As a retired mathematician, it was pretty exciting for me to have the chance to do some (rudimentary) mathematical programming recently. In our new and improved search algorithm on HireSpace.com (see my blog on this here!) we take measures of quality, e.g. customer feedback, into account when ranking search results. So positive feedback should boost a venue’s search ranking and negative feedback demote it. To decide how much to boost rankings by we wanted to know how much a venue deviates from the mean for a given measure of quality.

Keeping things simple, we decided to model all measures of quality by a normal distribution (see definition on Wikipedia). I created a static class called ProbabilityUtils with everything you need to work out probability densities for normally distributed variables. This class is up on the Hire Space github account here, but here’s a walk through of what it contains and how it’s used.

Getting the mean of a list of values is easy, you just use the built in `.Average()` method. The first custom method we need then is one to work out the standard deviation:

public static double StandardDeviation(IEnumerable values) { double sd = 0; var enumerable = values as double[] ?? values.ToArray(); if (enumerable.Count() > 0) { double avg = enumerable.Average(); double sum = enumerable.Sum(d => Math.Pow(d - avg, 2)); sd = Math.Sqrt(sum / (enumerable.Count() - 1)); } return sd; }

Now to convert our normal distribution to a standard normal distribution we need a method to work out the Z value.

public static double Z(double score, double average, double standardDeviation) { if (standardDeviation == 0) return 0; return (score - average) / standardDeviation; }

The actual probability density function, for a standard normal distribution:

public static double StandardNormalPdf(double x) { var exponent = -1 * (0.5 * Math.Pow(x, 2)); var numerator = Math.Pow(Math.E, exponent); var denominator = Math.Sqrt(2 * Math.PI); return numerator / denominator; }

We need a method to work out the definite integral of a unary function between values a and b. To do this we use Simpson’s 3/8 approximation rule (see definition on Wikipedia)

public delegate double Function(double x); public static double Integral(Function f, double a, double b) { double multiplier = (b - a) / 8; double sum = multiplier * (f(a) + (3 * f(((2 * a) + b) / 3)) + (3 * f((a + (2 * b)) / 3)) + f(b)); return sum; }

Finally, a method to calculate the probability of getting a value less than x, given a standard normal distribution. Since we’re dealing with a normal distribution, exactly half of the values fall below the mean. So this method simply takes the integral between a value and the mean and adds 0.5.

public static double ProbabilityLessThanX(double x) { var integral = Integral(StandardNormalPdf, 0, x); return integral + 0.5; }

Ok, now we have all the tools we need to calculate some probabilities! Here’s a step by step example of how to use them:

1. Given a list of values (call this variable `values`), work out the mean and standard deviation using the above methods.

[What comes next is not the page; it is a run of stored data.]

## src/rtl/wb_unit.sv

```systemverilog
// Writeback unit: arbitrates ALU/LSU results onto the register-file write port and
// tracks per-register pending writes. Define WB_RR_EN for round-robin contention (default: LSU priority).
module wb_unit #(
  parameter int XLEN      = 32,
  parameter int REG_COUNT = 8
) (
  input  logic                 clk,
  input  logic                 rst_n,
  input  logic                 issue_valid,
  input  logic [2:0]           issue_rd,
  input  logic [2:0]           issue_rs1,
  input  logic [2:0]           issue_rs2,
  output logic                 issue_stall,
  input  logic                 alu_valid,
  output logic                 alu_ready,
  input  logic [2:0]           alu_rd,
  input  logic [XLEN-1:0]      alu_data,
  input  logic                 lsu_valid,
  output logic                 lsu_ready,
  input  logic [2:0]           lsu_rd,
  input  logic [XLEN-1:0]      lsu_data,
  output logic                 rf_we,
  output logic [2:0]           rf_rd_idx,
  output logic [XLEN-1:0]      rf_rd_data,
  output logic [REG_COUNT-1:0] pending,
  output logic                 wb_err
);

  logic                 issue_accept;
  logic                 lsu_wins;
  logic                 grant;
  logic [2:0]           win_rd;
  logic [XLEN-1:0]      win_data;
  logic [REG_COUNT-1:0] pending_next;

  // x0 never hazards; an in-flight writeback still counts as pending (no bypass).
  always_comb begin
    issue_stall = issue_valid &&
                  ((issue_rs1 != 3'd0 && pending[issue_rs1]) ||
                   (issue_rs2 != 3'd0 && pending[issue_rs2]) ||
                   (issue_rd  != 3'd0 && pending[issue_rd]));
  end

  assign issue_accept = issue_valid && !issue_stall;

`ifdef WB_RR_EN
  logic last_grant_lsu;

  assign lsu_wins = !last_grant_lsu;

  always_ff @(posedge clk or negedge rst_n) begin
    if (!rst_n) begin
      last_grant_lsu <= 1'b0;
    end else if (grant) begin
      last_grant_lsu <= lsu_ready;
    end
  end
`else
  assign lsu_wins = 1'b1;
`endif

  always_comb begin
    alu_ready = alu_valid && !(lsu_valid && lsu_wins);
    lsu_ready = lsu_valid && !(alu_valid && !lsu_wins);
    grant     = alu_ready || lsu_ready;
    win_rd    = lsu_ready ? lsu_rd   : alu_rd;
    win_data  = lsu_ready ? lsu_data : alu_data;
  end

  // Issue set is applied after writeback clear so a same-edge collision leaves the bit set.
  always_comb begin
    pending_next = pending;
    if (rf_we) begin
      pending_next[rf_rd_idx] = 1'b0;
    end
    if (issue_accept && issue_rd != 3'd0) begin
      pending_next[issue_rd] = 1'b1;
    end
    pending_next[0] = 1'b0;
  end

  always_ff @(posedge clk or negedge rst_n) begin
    if (!rst_n) begin
      rf_we      <= 1'b0;
      rf_rd_idx  <= 3'd0;
      rf_rd_data <= '0;
      pending    <= '0;
      wb_err     <= 1'b0;
    end else begin
      rf_we   <= grant && (win_rd != 3'd0);
      pending <= pending_next;
      if (grant) begin
        rf_rd_idx  <= win_rd;
        rf_rd_data <= win_data;
      end
      if (grant && win_rd != 3'd0 && !pending[win_rd]) begin
        wb_err <= 1'b1;
      end
    end
  end

endmodule

```

## config.mk

```make
export PLATFORM = sky130hd
export DESIGN_NAME = wb_unit
export DESIGN_NICKNAME = d
export VERILOG_FILES = /design/src/rtl/wb_unit.sv
export SDC_FILE = /design/constraint.sdc
export NUM_CORES = 1
export LEC_CHECK = 0
export CORE_MARGIN = 8
export CORE_UTILIZATION = 30
export CTS_CLUSTER_DIAMETER = 80
export DETAILED_ROUTE_END_ITERATION = 12
export PLACE_DENSITY = 0.65
export REMOVE_ABC_BUFFERS = 1
export SYNTH_ARGS = -nofsm -noshare
export SYNTH_HDL_FRONTEND = slang
export SYNTH_SLANG_ARGS = --single-unit
```

## constraint.sdc

```tcl
create_clock -name clk -period 1.89 [get_ports clk]
set_input_delay 0.378 -clock clk [delete_from_list [all_inputs] [get_ports clk]]
set_output_delay 0.378 -clock clk [all_outputs]
set_load 0.005 [all_outputs]
```

==> flow_metrics.env <==
export IMPL_setup_ws_ps=-349.9
export IMPL_setup_viol=1
export IMPL_ir_drop_mv=0.3669
export IMPL_first_global_vias=2599
export IMPL_synth_area_per_cell_um2=9.844
export IMPL_core_area_um2=7727
export IMPL_place_congestion=0.7991
export IMPL_wl_per_cell_um=16.63
export IMPL_cts_hold_fix_buffers=0
export IMPL_status="finished, violations left"
export IMPL_drtAntennaViolNets=0
export IMPL_cp_max_fo=3
export IMPL_cap_viol_max_count=0
export IMPL_worst_ep_arrival_time_ps=1860
export IMPL_port_buffers=130
export IMPL_drtIter0Drc=55
export IMPL_critPathKind="register to output port"
export IMPL_cts_made_buffers=5
export IMPL_finalHoldViolations=0
export IMPL_ys_ff_latch=44
export IMPL_worst_path_buf_inv=2
export IMPL_syn_area_um2=2382
export IMPL_synthCells=242
export IMPL_cp_slowest_stage_delay_ps=430
export IMPL_cts_sinks=44
export IMPL_vias=2349
export IMPL_fin_crit_sh_pct=118.5
export IMPL_yosysSeqAreaShare_pct=46.22
export IMPL_rows=32
export IMPL_path_cells="buf_6 -> mux2_2 -> a22oi_2 -> nor2_1 -> o41a_1 -> buf_2"
export IMPL_dpl_hpwl_um=6170
export IMPL_final_util_pct=53.85
export IMPL_slew_violations=0
export IMPL_leakage_nw=1.828
export IMPL_period_needed_ps=2240
export IMPL_grt_use_total_pct=14.91
export IMPL_p_sw_w=0.001031
export IMPL_synth_async_reset_ratio_pct=100.0
export IMPL_yosysUniqueCellTypes=39
export IMPL_clk_insertion_delay_late_ps=290
export IMPL_p_per_area_nw_per_um2=837.7
export IMPL_fill_cells=700
export IMPL_clock_path_buffers=2
export IMPL_yosysWarnings=0
export IMPL_htree_levels=2
export IMPL_n_antenna_cell=0
export IMPL_syn2layout_area_growth_pct=74.68
export IMPL_p_seq_share_pct=33.9
export IMPL_initial_core_util_pct=30.83
export IMPL_power_frac_comb_pct=43.3
export IMPL_die_height_um=105.1
export IMPL_grt_pass1_wl_um=13540
export IMPL_wl_um=8250
export IMPL_path_clk_slew_ps=90
export IMPL_final_common_cell="clkdlybuf4s50_1"
export IMPL_crit_path_end_kind="output port"
export IMPL_slowest_stage="dfrtp_1"
export IMPL_p_clk_share_pct=22.8
export IMPL_worst_pin_slew_ps=599.1
export IMPL_via_per_inst=4.736
export IMPL_p_int_w=0.002455
export IMPL_fmax_mhz=446.4
export IMPL_nets=477
export IMPL_die_area_um2=11050
export IMPL_die_w_um=105.1
export IMPL_maxSlewHeadroom_pct=60.06
export IMPL_synthFlopType="dfrtp_1"
export IMPL_grt_max_degree=45
export IMPL_critPathRequiredTime_ps=1510
export IMPL_violations="setup timing"
export IMPL_ios=132
export IMPL_grt_overflow=0
export IMPL_rsz0062_at_grt="yes"
export IMPL_antenna_found_initial=0
export IMPL_drive_above_1_share_pct=14.72
export IMPL_cts_root_buffer="clkbuf_8"
export IMPL_final_cell_mix="clkdlybuf4s50_1, o21ai_0, dfrtp_1, mux2i_1, nand2_1"
export IMPL_fin_skew_ps=7.148
export IMPL_cp_start_kind="register"
export IMPL_preCtsSetupSlack_ps=-1162
export IMPL_synth_edf_count=0
export IMPL_tritoncts="done"
export IMPL_holdCritPathClass="primary input to async pin"
export IMPL_swShare_pct=29.59
export IMPL_path_delay_family="compound AO/OA/AOI/OAI gates"
export IMPL_firstDrtPassIters=4
export IMPL_drcViolationCount=0
## per-layer routing
layer / vias to the layer above / global-route usage, % / wire length, um
met4: 0 / 3.160 / 78
met2: 80 / 25.97 / 4200
met1: 1101 / 17.41 / 3403
met3: 6 / 4.853 / 567
met5: - / 0 / 0
li1: 1162 / - / -
## synth_stat cells (2+ instances only)
| library cell | number | area, um^2 |
|---|---|---|
| nand2b_1 | 5 | 31.28 |
| o21ai_0 | 44 | 220.2 |
| buf_4 | 2 | 15.01 |
| o31ai_1 | 7 | 52.55 |
| nand2_1 | 39 | 146.4 |
| nor2_1 | 7 | 26.28 |
| o221ai_1 | 2 | 17.52 |
| mux2_2 | 3 | 33.78 |
| dfrtp_1 | 44 | 1101 |
| mux2i_1 | 41 | 410.4 |
| buf_2 | 3 | 15.01 |
| a21oi_1 | 3 | 15.01 |
| nor2b_1 | 3 | 18.77 |
| nor3_1 | 2 | 10.01 |
| clkbuf_1 | 8 | 30.03 |
| inv_1 | 5 | 18.77 |
| buf_1 | 2 | 7.510 |
## worst paths after layout
check | start | end | slack, ps | cells past startpoint
worst min register to register | wb_err | wb_err | 510 | 2
worst max register to register | pending[6] | pending[6] | 20 | 6
worst min-delay path | rst_n | rf_rd_data[14] | 160 | 2
worst max-delay path | pending[3] | issue_stall | -350 | 6
min in group clk | wb_err | wb_err | 510 | 2
max in group asynchronous | rst_n | rf_we | 1320 | 2
## final cells by class
type | count | area, um^2 | share of cell area [%]
repair buffers | 160 | 1526 | 36.68
multi-input cells | 177 | 1261 | 30.31
flip-flops and latches | 44 | 1101 | 26.46
well taps | 102 | 127.6 | 3.067
clock buffers | 7 | 96.34 | 2.315
clock inverters | 1 | 30.03 | 0.7216
inverters | 5 | 18.77 | 0.4510
## timing repair
| action | 4_1_cts | 5_1_grt |
|---|---|---|
| setup buffers | 10 | 0 |
| resized for setup | 28 | 0 |
| endpoints found under the setup margin | 4 | 3 |
| pin swaps | 7 | 3 |
## power by group through the flow
stage	logic [W]	registers [W]	clock network [W]
after floorplan	0.000369	0.00123	0
after global placement	0.00123	0.00120	0
after detailed placement	0.00125	0.00119	0
after CTS	0.00152	0.00118	0.000812
after global routing	0.00163	0.00120	0.000848
final	0.00151	0.00118	0.000794
## logic make-up (layout without fill, tap and decap cells)
logic type,after synthesis,after routing,synth area share [%]
AO/OA/AOI/OAI,67,67,17.33
buffers and inverters,21,173,4.096
flip-flops,44,44,46.22
multiplexers,46,46,20.22
other,1,1,0.1574
AND/OR/NAND/NOR,63,63,11.98
## stage by stage
step / instance area [um^2] / total power (W) / instances / setup TNS (ps) / hold WS [ps]
5_1_grt: 4161 / 0.003681 / 496 / -508.7 / 206.4
2_1_floorplan: 2303 / 0.001602 / 226 / -53.77 / 82.41
6_report: 4161 / 0.003486 / 496 / -349.9 / 163.7
4_1_cts: 4161 / 0.003508 / 496 / -421.6 / 183.4
3_5_place_dp: 3867 / 0.002442 / 478 / -3675 / 488.3
3_3_place_gp: 3867 / 0.002425 / 478 / -3351 / 491.2
## flip-flops by register name (all words and copies together), names as in the netlist
signal / cells
pending: 7
rf_rd_data: 32
rf_rd_idx: 3
rf_we: 1
wb_err: 1
Note: power is estimated with default switching activity, not from simulation.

var mean = values.Average(); var sd = ProbabilityUtils.StandardDeviation(values);

2. Say this results in a mean of 4 and a standard deviation of 2, and we want to know what the likelihood is of getting up to a score of 5. We’ll then call the method to work out the z-value:

var z = ProbabilityUtils.Z(5, mean, sd);

3. Now plug this into our probability method to get p, the probability of getting a value less than 5.

p = ProbabilityLessThanX(z)

In this example, this probability is approximately 0.69. In other words, given our assumptions are correct, around 69% of venues will get a score less than 5.

For our search rankings we can use this data however we want, boosting any venues for which p is greater than 0.5, demoting those for which p is less than 0.5. I don’t pretend to know the optimum way to factor this in to search rankings (we’re still playing around with this on hirespace.com) but knowing p is a good first step!

Hello! I’m a C# programmer and I am wondering if there is a way to return the probability that a given array of numbers is normally distributed. I found your blog while looking for an answer. I feel like the tools are staring me in the face, but I just can’t make the connection. Perhaps you could help? Thank you!

Hi Patrick, there are a few ways to judge whether a series is normally distributed. This is a helpful overview: https://statsthewayilikeit.com/about/is-my-data-normally-distributed/

A good formal test is the Shapiro-Wilks test: https://en.wikipedia.org/wiki/Shapiro%E2%80%93Wilk_test

The easiest way to test this programmatically would be using a mathematical programming language like R which has these kinds of functions in its core!